- _WHAT TO PRODUCE_: Read the records below. Copy each line where the string "unsigned" occurs.

- _STUDY MATERIAL_:
## config.mk

```make
export PLATFORM = sky130hd
export DESIGN_NAME = ucode_sequencer
export DESIGN_NICKNAME = d
export VERILOG_FILES = /design/src/rtl/ucode_pkg.sv /design/src/rtl/useq_next_addr.sv /design/src/rtl/ucode_sequencer.sv
export SDC_FILE = /design/constraint.sdc
export NUM_CORES = 1
export LEC_CHECK = 0
export CORE_ASPECT_RATIO = 0.9
export CORE_MARGIN = 3
export CORE_UTILIZATION = 50
export DETAILED_ROUTE_END_ITERATION = 7
export PLACE_DENSITY = 0.8
export SYNTH_ARGS = -nofsm -noshare
export SYNTH_HDL_FRONTEND = slang
export SYNTH_SLANG_ARGS = --single-unit
```

## constraint.sdc

```tcl
create_clock -name clk -period 3.7 [get_ports clk]
set_input_delay 0.74 -clock clk [delete_from_list [all_inputs] [get_ports clk]]
set_output_delay 0.74 -clock clk [all_outputs]
set_load 0.1 [all_outputs]
```

## src/rtl/ucode_pkg.sv

```systemverilog
// Shared definitions for the microcode sequencer: condition encodings,
// ROM geometry and the sequencer state type.
package ucode_pkg;

  localparam int unsigned ADDR_W      = 16;
  localparam int unsigned JUMP_W      = 7;
  localparam int unsigned OPC_W       = 8;
  localparam int unsigned CNT_W       = 16;
  localparam int unsigned UCODE_DEPTH = 86;
  localparam int unsigned FETCH_ADDR  = 1;

  localparam logic [1:0] COND_ALWAYS = 2'b00;
  localparam logic [1:0] COND_Z      = 2'b01;
  localparam logic [1:0] COND_NZ     = 2'b10;
  localparam logic [1:0] COND_WAIT   = 2'b11;

  typedef enum logic [1:0] {
    ST_IDLE = 2'd0,
    ST_RUN  = 2'd1,
    ST_WAIT = 2'd2,
    ST_HALT = 2'd3
  } seq_state_e;

endpackage

```

## src/rtl/useq_next_addr.sv

```systemverilog
// Combinational next-address selection plus halt, fault and wait decode
// for the microcode sequencer.
module useq_next_addr
  import ucode_pkg::*;
(
  input  logic [ADDR_W-1:0] upc,
  input  logic              in_wait,
  input  logic              bt,
  input  logic [1:0]        condition,
  input  logic [JUMP_W-1:0] jump_addr,
  input  logic [OPC_W-1:0]  ir_opcode,
  input  logic              z_flag,
  input  logic              mem_ready,
  output logic [ADDR_W-1:0] target_c,
  output logic              hold_c,
  output logic              halt_c,
  output logic              fault_c
);

  localparam int unsigned TW = ADDR_W + 1;

  logic [TW-1:0] jump_ext;
  logic [TW-1:0] upc_inc;
  logic [TW-1:0] tgt;
  logic          self_loop;

  assign jump_ext = TW'(jump_addr);
  assign upc_inc  = TW'(upc) + TW'(1);

  // One extra bit on the target so upc + 1 overflow is still seen as a fault.
  always_comb begin
    tgt       = jump_ext;
    hold_c    = 1'b0;
    self_loop = 1'b0;
    if (in_wait) begin
      hold_c = !mem_ready;
    end else if (bt) begin
      tgt = TW'(ir_opcode);
    end else begin
      case (condition)
        COND_ALWAYS: self_loop = (jump_addr == upc[JUMP_W-1:0]);
        COND_Z:      tgt = z_flag ? jump_ext : upc_inc;
        COND_NZ:     tgt = z_flag ? upc_inc : jump_ext;
        default:     hold_c = !mem_ready;
      endcase
    end
  end

  assign fault_c  = !hold_c && (tgt >= TW'(UCODE_DEPTH));
  assign halt_c   = self_loop && !fault_c;
  assign target_c = tgt[ADDR_W-1:0];

endmodule

```

## src/rtl/ucode_sequencer.sv

```systemverilog
// Microprogram sequencer: owns the uPC, runs the IDLE/RUN/WAIT/HALT FSM and
// counts executed micro-instructions.
module ucode_sequencer
  import ucode_pkg::*;
(
  input  logic              clk,
  input  logic              rst,
  input  logic              start,
  input  logic              stall,
  input  logic              z_flag,
  input  logic              mem_ready,
  input  logic [OPC_W-1:0]  ir_opcode,
  input  logic              bt,
  input  logic [1:0]        condition,
  input  logic [JUMP_W-1:0] jump_addr,
  output logic [ADDR_W-1:0] upc,
  output logic              busy,
  output logic              done,
  output logic              illegal_op,
  output logic [CNT_W-1:0]  uinst_count
);

  seq_state_e        state_q, state_d;
  logic [ADDR_W-1:0] upc_q, upc_d;
  logic              busy_q, busy_d;
  logic              done_q, done_d;
  logic              illegal_q, illegal_d;
  logic [CNT_W-1:0]  cnt_q, cnt_d;

  logic [ADDR_W-1:0] target_c;
  logic              hold_c, halt_c, fault_c;
  logic              start_acc, adv, halt_acc, fault_acc;

  useq_next_addr u_next_addr (
    .upc       (upc_q),
    .in_wait   (state_q == ST_WAIT),
    .bt        (bt),
    .condition (condition),
    .jump_addr (jump_addr),
    .ir_opcode (ir_opcode),
    .z_flag    (z_flag),
    .mem_ready (mem_ready),
    .target_c  (target_c),
    .hold_c    (hold_c),
    .halt_c    (halt_c),
    .fault_c   (fault_c)
  );

  always_ff @(posedge clk or posedge rst) begin
    if (rst) begin
      state_q   <= ST_IDLE;
      upc_q     <= '0;
      busy_q    <= 1'b0;
      done_q    <= 1'b0;
      illegal_q <= 1'b0;
      cnt_q     <= '0;
    end else begin
      state_q   <= state_d;
      upc_q     <= upc_d;
      busy_q    <= busy_d;
      done_q    <= done_d;
      illegal_q <= illegal_d;
      cnt_q     <= cnt_d;
    end
  end

  // Next state and uPC; stall outranks everything while RUN or WAIT.
  always_comb begin
    state_d   = state_q;
    upc_d     = upc_q;
    start_acc = 1'b0;
    adv       = 1'b0;
    halt_acc  = 1'b0;
    fault_acc = 1'b0;
    case (state_q)
      ST_IDLE, ST_HALT: begin
        if (start) begin
          state_d   = ST_RUN;
          upc_d     = ADDR_W'(FETCH_ADDR);
          start_acc = 1'b1;
        end
      end
      ST_RUN: begin
        if (!stall) begin
          if (fault_c || halt_c) begin
            state_d   = ST_HALT;
            upc_d     = '0;
            adv       = 1'b1;
            fault_acc = fault_c;
            halt_acc  = halt_c;
          end else if (hold_c) begin
            state_d = ST_WAIT;
          end else begin
            upc_d = target_c;
            adv   = 1'b1;
          end
        end
      end
      ST_WAIT: begin
        if (!stall && !hold_c) begin
          if (fault_c) begin
            state_d   = ST_HALT;
            upc_d     = '0;
            fault_acc = 1'b1;
          end else begin
            state_d = ST_RUN;
            upc_d   = target_c;
          end
        end
      end
      default: begin
        state_d = ST_IDLE;
        upc_d   = '0;
      end
    endcase
  end

  // Registered status outputs and the saturating instruction counter.
  always_comb begin
    busy_d    = (state_d == ST_RUN) || (state_d == ST_WAIT);
    done_d    = done_q;
    illegal_d = illegal_q;
    cnt_d     = cnt_q;
    if (start_acc) begin
      done_d    = 1'b0;
      illegal_d = 1'b0;
      cnt_d     = '0;
    end else begin
      if (halt_acc)  done_d    = 1'b1;
      if (fault_acc) illegal_d = 1'b1;
      if (adv && (cnt_q != {CNT_W{1'b1}})) cnt_d = cnt_q + CNT_W'(1);
    end
  end

  assign upc         = upc_q;
  assign busy        = busy_q;
  assign done        = done_q;
  assign illegal_op  = illegal_q;
  assign uinst_count = cnt_q;

endmodule
```

# Word level (Yosys, flattened, before mapping)
# Cells that the tools add are included.
totals:
  ff_bits: 37
  inputBits: 24
  output_inout_bits: 35
  wordCells: 85
op_classes:
  addsub: 2
  n_lt_le_gt_ge: 1
  n_eq_ne: 13
  n_mux: 45
  n_reduce_logical: 18
ops:
  columns: ["op", "n"]
  rows:
  - ["$mux W16", 8]
  - ["$mux W17", 4]
  - ["$pmux W16 S3", 1]
  - ["$pmux W17 S2", 1]
  - ["$mux W1", 23]
  - ["$add A16 B1 Y17 const B", 1]
  - ["$ge A17 B7 Y1 const B", 1]
  - ["$add A16 B1 Y16 const B", 1]
  - ["$ne A16 B16 Y1 const B", 1]
  - ["$mux W2", 6]
  - ["$eq A2 B2 Y1 const B", 4]
  - ["$eq A7 B7 Y1", 1]
  - ["$eq A2 B1 Y1 const B", 3]
  - ["$ne A2 B2 Y1 const B", 3]
  - ["$pmux W2 S3", 1]
  - ["$reduce_bool A2 Y1", 3]
  - ["$logic_and A1 B1 Y1", 4]
  - ["$logic_not A1 Y1", 4]
  - ["$logic_not A2 Y1", 2]
  - ["$reduce_and A4 Y1", 1]
  - ["$ne A3 B3 Y1 const B", 1]
  - ["$reduce_or A3 Y1", 1]
  - ["$logic_or A1 B1 Y1", 2]
  - ["$pmux W1 S2", 1]
  - ["$reduce_or A2 Y1", 1]

# Longest topological paths before layout
# Gate-level depths: netlist of the first run.
logic_depth:
  word_depth: 16
  ltp_mapped: 11
  mapped_depth_nobuf: 9

# By module
# Synthesis of the first run repeated with hierarchy kept, for this count alone.
hier_totals:
  cells_unflattened: 284
  area_unflattened_um2: 2641.3
by_module_without_submodules:
  columns: ["module", "n_inst", "cells_per_inst", "area_each_um2", "seq_area_each_um2"]
  rows:
  - ["ucode_sequencer", 1, 172, 1839.3, 925.9]
  - ["useq_next_addr", 1, 112, 802.0, 0.0]

# Least setup slack after synthesis of the first run
# No wires, ideal clock.
synth_path:
  path_type: "flip-flop to flip-flop"
  from: "reg upc_q[2] (netlist: upc[2])"
  to: "reg upc_q[0] (netlist: upc[0])"
  setup_ns: 0.099
  arrival_ns: 2.910
  required_ns: 3.601
  path_slack_ns: 0.690
  stages_incl_launch_ff: 9
  n_path_buf: 1
  period_less_slack_ns: 3.010
  path_cell_list: "dfrtp_1 buf_2 nand4_1 nor4_1 mux2_2 o21ai_0 o211a_1 nand2_1 a311oi_1"
synth_via:
  elab_chain_cells: 13
  word_cells_on_any_way: 22
  cone_classes: "add/sub (1); order compare (1); eq/ne (2); mux (13); reduce/logical (5)"
synth_rtl:
  columns: ["element", "line_no", "text"]
  rows:
  - ["from (decl)", "ucode_sequencer.sv:24", "logic [ADDR_W-1:0] upc_q, upc_d;"]
  - ["from (signal assigned)", "ucode_sequencer.sv:59", "upc_q <= upc_d;"]
  - ["$add A16 B1 Y17", "useq_next_addr.sv:28", "assign upc_inc = TW'(upc) + TW'(1);"]
  - ["$mux W17, on equally long branches", "useq_next_addr.sv:43, useq_next_addr.sv:42", null]
  - ["$pmux W17 S2", "useq_next_addr.sv:40", "case (condition)"]
  - ["$mux W17", "useq_next_addr.sv:37", "end else if (bt) begin"]
  - ["$mux W17", "useq_next_addr.sv:35", "if (in_wait) begin"]
  - ["$ge A17 B7 Y1", "useq_next_addr.sv:49", "assign fault_c = !hold_c && (tgt >= TW'(UCODE_DEPTH));"]
  - ["$logic_and A1 B1 Y1", "useq_next_addr.sv:49", null]
  - ["$logic_not A1 Y1", "useq_next_addr.sv:50", "assign halt_c = self_loop && !fault_c;"]
  - ["$logic_and A1 B1 Y1", "useq_next_addr.sv:50", null]
  - ["$logic_or A1 B1 Y1", "ucode_sequencer.sv:85", "if (fault_c || halt_c) begin"]
  - ["$mux W16", "ucode_sequencer.sv:85", null]
  - ["$mux W16", "ucode_sequencer.sv:84", "if (!stall) begin"]
  - ["$pmux W16 S3", "ucode_sequencer.sv:75", "case (state_q)"]
# Several ways; a longest one is shown, not always the timed one. The select of a mux whose other input is x is not followed.
# A chain may end at the register's enable or synchronous reset.

# Final worst setup path of the first run
layout_path:
  from: "in condition[0]"
  to: "reg busy_q (netlist: busy)"
layout_via:
  elab_chain_cells: 15
  word_cells_on_any_way: 29
  cone_classes: "order compare (1); eq/ne (4); mux (15); reduce/logical (9)"
layout_rtl:
  columns: ["element", "line_no", "text"]
  rows:
  - ["from (decl)", "ucode_sequencer.sv:14", "input logic [1:0] condition,"]
  - ["branches (longest 12 deep; another with $ge A17 B7 Y1)", null, null]
  - ["$pmux W2 S3 (*)", "ucode_sequencer.sv:75", null]
  - ["$eq A2 B1 Y1 / $eq A2 B2 Y1 (equally long branches)", "ucode_sequencer.sv:120", "busy_d = (state_d == ST_RUN) || (state_d == ST_WAIT);"]
  - ["$logic_or A1 B1 Y1 (*)", "ucode_sequencer.sv:120", null]
  - ["net busy_d", "ucode_sequencer.sv:25", "logic busy_q, busy_d;"]
  - ["to (signal assigned)", "ucode_sequencer.sv:60", "busy_q <= busy_d;"]
  - ["to (decl)", "ucode_sequencer.sv:25", null]
# Mark *: on every way through the listed nets, which the timed path passes.

==> results of run 1 <==
## final cells by class
type / instances / area [µm²] / share of cell area, %
clock buffer: 5 / 68.8 / 2.09
clock inverter: 1 / 5.00 / 0.152
inverter: 13 / 48.8 / 1.48
multi-input combinational: 241 / 1570 / 47.5
sequential: 37 / 926 / 28.1
tap: 65 / 81.3 / 2.47
timing repair buffer: 61 / 603 / 18.3
## layout by cell type, fill, tap and decap left out, types with 5 or more instances in the layout
| master | n |
|---|---|
| nand2_1 | 19 |
| ha_1 | 8 |
| clkdlybuf4s50_1 | 58 |
| inv_1 | 13 |
| o21ai_0 | 20 |
| dfrtp_1 | 37 |
| o21a_1 | 5 |
| nor2b_1 | 12 |
| nor4_1 | 5 |
| nand3_1 | 10 |
| xnor2_1 | 5 |
| xor2_1 | 22 |
| nor2_1 | 39 |
| nand4_1 | 12 |
| clkbuf_8 | 5 |
| and2_1 | 5 |
| o31ai_1 | 5 |
| a21oi_1 | 13 |
## flip-flops by register name, summed over array words and instances (netlist names)
signal,cells
done,1
state_q,2
illegal_op,1
busy,1
upc,16
uinst_count,16
## cells by family (layout without fill, tap and decap cells)
family,Yosys count,in the layout
DFF,37,37
and+or+nand+nor,124,124
xor gates and xnor gates,27,27
adders and majority gates,8,8
muxes,5,5
buffers and inverters,22,80
AOI/OAI and AO/OA,77,77
## power breakdown
part / switching [mW] / internal [mW] / leakage [nW] / total, mW
sequential: 0.0887 / 0.458 / 0.507 / 0.547
combinational: 0.676 / 0.303 / 0.850 / 0.979
clock: 0.136 / 0.124 / 0.0399 / 0.259
total: 0.901 / 0.885 / 1.40 / 1.79
## per-stage QoR
step	cells	setup WS [ns]	cell area (µm²)
CTS	423	0.439	3300
global route	423	0.254	3300
floorplan	300	0.690	2580
finish	423	0.423	3300
detailed placement	417	0.0988	3220
global placement	417	0.300	3220
## path summary, 6_finish.rpt
kind | from | end
max | condition[0] | busy
max in group asynchronous | rst | upc[0]
min reg2reg | illegal_op | illegal_op
max reg2reg | state_q[0] | uinst_count[12]
min | illegal_op | illegal_op
min in group asynchronous | rst | uinst_count[10]
## critical path, cell delays in order
cell and delay (ns):
clkdlybuf4s50_1 0.51, inv_1 0.08, ha_1 0.38, or3b_1 0.40
nor2_1 0.22, o21ai_0 0.20, a211o_1 0.29, a31o_2 0.27
a21o_1 0.17, a211oi_1 0.21
## per-layer routing
layer / vias up / GRT usage, %
li1: 1209 / -
met1: 1255 / 33.7
met2: 85 / 35.1
met3: 4 / 5.57
met4: 0 / 4.06
met5: - / 0
==> metrics.md, run 1 <==
| Metric | Value |
|---|---|
| Status | `completed` |
| Slew @ Worst Pin | `0.982 ns` |
| H-tree Lvls | `2` |
| DR top layer | `met4` |
| Starting DRC count in detailed routing | `159` |
| Placeable Area | `4920 µm²` |
| Net Count, Synth | `332` |
| GPL Wtd Cong | `0.929` |
| Simple-gate share of the synthesized area | `25.2%` |
| Max Cap Viol | `0` |
| Worst-path clk slew | `0.07 ns` |
| Nets | `391` |
| Remaining antenna violation count | `0` |
| Antenna violations before repair | `0` |
| DR WL met3 | `414 µm` |
| Final setup fails | `0` |
| RSZ-0062 raised after global routing | `no` |
| Dominant synthesized flop cell | `dfrtp_1` |
| Post-synthesis adder-cell area fraction | `3.87%` |
| Yosys top cell by area | `dfrtp_1` |
| Crit path arrival time | `3.48 ns` |
| Vias | `2,553` |
| Synth Register Bits | `37` |
| CTS Sinks | `37` |
| Final wirelength | `6580 µm` |
| Worst-skew pair later-pin latency | `0.29 ns` |
| Number of flops mapped to enable cells by yosys | `0` |
| P per Cell Area | `541 nW/µm²` |
| Synth top area cells | `dfrtp_1 (36%), xor2_1 (7.5%), nor2_1 (5.7%)` |
| Syn-to-layout area delta | `27.6%` |
| Synthesized cell area | `2580 µm²` |
| Sequential area share after synthesis | `35.8%` |
| TritonCTS buffer count | `5` |
| Hold path cells | `1` |
| GRT overflow | `0` |
| Post-Synth XOR/XNOR Area | `9.15%` |
| Share of post-route cells with drive strength above 1 | `5.03%` |
| Post-layout util | `67.0%` |
| Critical Path RT | `3.90 ns` |
| Total of cells resized after clock tree synthesis | `0` |
| Final Hold Viols | `0` |
| Async S/R FF share, synth | `100%` |
| Die height | `74.2 µm` |
| Final Cycle Share | `88.6%` |
| Global Route Usage Sum | `23.0%` |
| Distinct cells, synth | `56` |
| Met1 wire length | `3030 µm` |
| Yosys top cell area share | `35.8%` |
| Setup TNS | `0 ns` |
| CTS tree | `built` |
| Rows | `24` |
| Worst relative slew slack | `34.3%` |
| Fin Hold WS | `0.535 ns` |
| Tot Pwr | `1.79 mW` |
| Die W | `81.8 µm` |
| Met2 wire len | `3090 µm` |
| DP HPWL | `4990 µm` |
| Fill count | `396` |
| R2R Setup Slk | `0.83 ns` |
| Max-slew violations | `0` |
| Crit-path max FO | `7` |
| Fmax | `0.305 GHz` |
| Syn_area_per_cell | `8.62 µm²` |
| Max VDD drop | `594 µV` |
| Most common library cells after synthesis | `nor2_1 (39), dfrtp_1 (37), xor2_1 (22)` |
| Yosys warning count | `0` |
| Vias in the first global route | `2,323` |
| CP startpoint kind | `input pin` |
| Leak | `1.40 nW` |
| Drt drc | `0` |
| Wire per inst | `15.5 µm` |
| Most frequent cell after synthesis | `nor2_1` |
| Root Buffer | `clkbuf_8` |
| Main combinational cell family by area after synthesis | `simple AND/OR/NAND/NOR gates` |
| Post-CTS setup buffers | `0` |
| Clock Path Buffers | `2` |
| Final Critical Period | `3.28 ns` |
| Worst reg-to-reg path cell count | `9` |
| # hold bufs at CTS | `0` |
| Post-synthesis mux area share | `1.98%` |
| Avg Vias per Cell | `6.04` |
| DIE AREA | `6070 µm²` |
| Global-route wire length before repair | `11,000 µm` |
| Synth Area in Compound Gates | `20.4%` |
| Critical Path Sink Type | `register` |
| Initial core utilization | `52.5%` |
| DR pass1 iterations | `4` |
| Post-Syn Instances | `300` |
| Setup CP Type | `input pin to register` |
| Ant diodes | `0` |
| # IOs | `59` |
| Worst Hold Class | `register to register` |
| Port Buf Inserts | `58` |
| Skew final | `0.00584 ns` |
| Largest net degree at the start of global routing | `22` |
Note: power is estimated with default switching activity, not from simulation.
==> inputs of run 2 (changes only) <==
--- a/config.mk
+++ b/config.mk
@@ -7,9 +7,9 @@
 export LEC_CHECK = 0
 export CORE_ASPECT_RATIO = 0.9
 export CORE_MARGIN = 3
-export CORE_UTILIZATION = 50
+export CORE_UTILIZATION = 51
 export DETAILED_ROUTE_END_ITERATION = 7
-export PLACE_DENSITY = 0.8
+export PLACE_DENSITY = 0.81
 export SYNTH_ARGS = -nofsm -noshare
 export SYNTH_HDL_FRONTEND = slang
 export SYNTH_SLANG_ARGS = --single-unit
==> constraint.sdc (replaced) <==
create_clock -name clk -period 3.15 [get_ports clk]
set_input_delay 0.63 -clock clk [delete_from_list [all_inputs] [get_ports clk]]
set_output_delay 0.63 -clock clk [all_outputs]
set_load 0.1 [all_outputs]
==> metrics.md, run 2 (synthesized netlist as in run 1, its figures left out) <==
| Metric | Value |
|---|---|
| Status | `completed` |
| Initial core utilization | `55.4%` |
| Worst R2R End | `uinst_count[12]` |
| Global Route Usage Sum | `24.6%` |
| GRT overflow | `0` |
| Crit path arrival time | `3.18 ns` |
| # IOs | `59` |
| P_int | `1.21 mW` |
| Final Hold Viols | `0` |
| Worst Setup SP | `condition[1]` |
| Post-layout util | `71.5%` |
| Rows | `23` |
| Vias in the first global route | `2,418` |
| Final Critical Period | `2.98 ns` |
| Worst-skew pair later-pin latency | `0.30 ns` |
| Skew final | `0.00380 ns` |
| Max VDD drop | `733 µV` |
| CTS tree | `built` |
| Clock Path Buffers | `2` |
| Largest net degree at the start of global routing | `38` |
| GPL Wtd Cong | `0.850` |
| Max Cap Viol | `0` |
| CP startpoint kind | `input pin` |
| Sequential power share | `27.5%` |
| DR pass1 iterations | `5` |
| Die height | `73.5 µm` |
| Worst-path clk slew | `0.07 ns` |
| Worst reg-to-reg path cell count | `9` |
| Min-Delay Endpoint | `illegal_op` |
| Root Buffer | `clkbuf_8` |
| Total of cells resized after clock tree synthesis | `0` |
| DIE AREA | `5960 µm²` |
| Global-route wire length before repair | `11,400 µm` |
| Port Buf Inserts | `58` |
| Setup TNS | `0 ns` |
| Starting DRC count in detailed routing | `222` |
| DP HPWL | `5250 µm` |
| Worst relative slew slack | `61.5%` |
| R2R Setup Slk | `0.42 ns` |
| HP Start | `illegal_op` |
| Antenna violations before repair | `0` |
| Remaining antenna violation count | `0` |
| Syn-to-layout area delta | `29.0%` |
| Critical Path RT | `3.35 ns` |
| Ant diodes | `0` |
| Slew @ Worst Pin | `0.577 ns` |
| # hold bufs at CTS | `0` |
| Fmax | `0.335 GHz` |
| Final setup fails | `0` |
| Final wirelength | `7010 µm` |
| H-tree Lvls | `2` |
| RSZ-0062 raised after global routing | `no` |
| Drt drc | `0` |
| Switch share | `47.6%` |
| Leak | `1.54 nW` |
| Commonest non-fill, non-tap cell in the layout | `buf_4` |
| Placeable Area | `4660 µm²` |
| R2r startpoint | `state_q[0]` |
| Clk pwr share | `21.4%` |
| Critical Path Sink Type | `register` |
| Worst Hold Class | `register to register` |
| Max-slew violations | `0` |
| Share of post-route cells with drive strength above 1 | `17.3%` |
| CTS Sinks | `37` |
| Comb power frac | `51.1%` |
| TritonCTS buffer count | `5` |
| Final Cycle Share | `94.7%` |
| Post-CTS setup buffers | `0` |
| Hold path cells | `1` |
| Most frequent cells in the layout | `buf_4 (47), nor2_1 (39), dfrtp_1 (37)` |
| Nets | `400` |
| P per Cell Area | `692 nW/µm²` |
| Sw Pwr | `1.10 mW` |
| Crit-path max FO | `5` |
| Vias | `2,561` |
| Die W | `81.0 µm` |
| Wire per inst | `16.3 µm` |
| Avg Vias per Cell | `5.94` |
| Setup CP Type | `input pin to register` |
-- run 2: worst max path at each step --
stage / endpoint / slack (ns) / cells after the start
finish: busy / 0.17 / 9
floorplan: upc[0] / 0.14 / 8
global route: busy / 0.06 / 10
global placement: busy / 0.04 / 9
detailed placement: busy / -0.08 / 10
CTS: busy / 0.18 / 10
-- run 2: metrics by stage --
stage / instance area [µm²] / worst slack, ns / instances / power [mW] / hold slack [ns]
after global placement: 3200 / 0.0386 / 423 / 1.78 / 0.531
after floorplan: 2580 / 0.140 / 300 / 1.50 / 0.672
after global routing: 3330 / 0.0592 / 431 / 2.44 / 0.595
after detailed placement: 3200 / -0.0850 / 423 / 1.80 / 0.532
after CTS: 3330 / 0.185 / 431 / 2.31 / 0.557
final: 3330 / 0.166 / 431 / 2.31 / 0.559
-- run 2: layer usage --
layer,GRT usage (%),part of all wire [%]
met5,0,0
met4,6.00,1.2
met3,4.04,7.2
met2,39.0,45
met1,35.2,47
-- run 2: layout make-up --
class,instances,area (µm²)
repair buffers,70,583
multi-input cells,241,1570
inverters,13,48.8
flip-flops and latches,37,926
well taps,62,77.6
clock buffers,5,68.8
fillers,385,1330
clock inverters,3,65.1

- _EXERCISE OUTPUT_:
  localparam int unsigned ADDR_W      = 16;
  localparam int unsigned JUMP_W      = 7;
  localparam int unsigned OPC_W       = 8;
  localparam int unsigned CNT_W       = 16;
  localparam int unsigned UCODE_DEPTH = 86;
  localparam int unsigned FETCH_ADDR  = 1;
  localparam int unsigned TW = ADDR_W + 1;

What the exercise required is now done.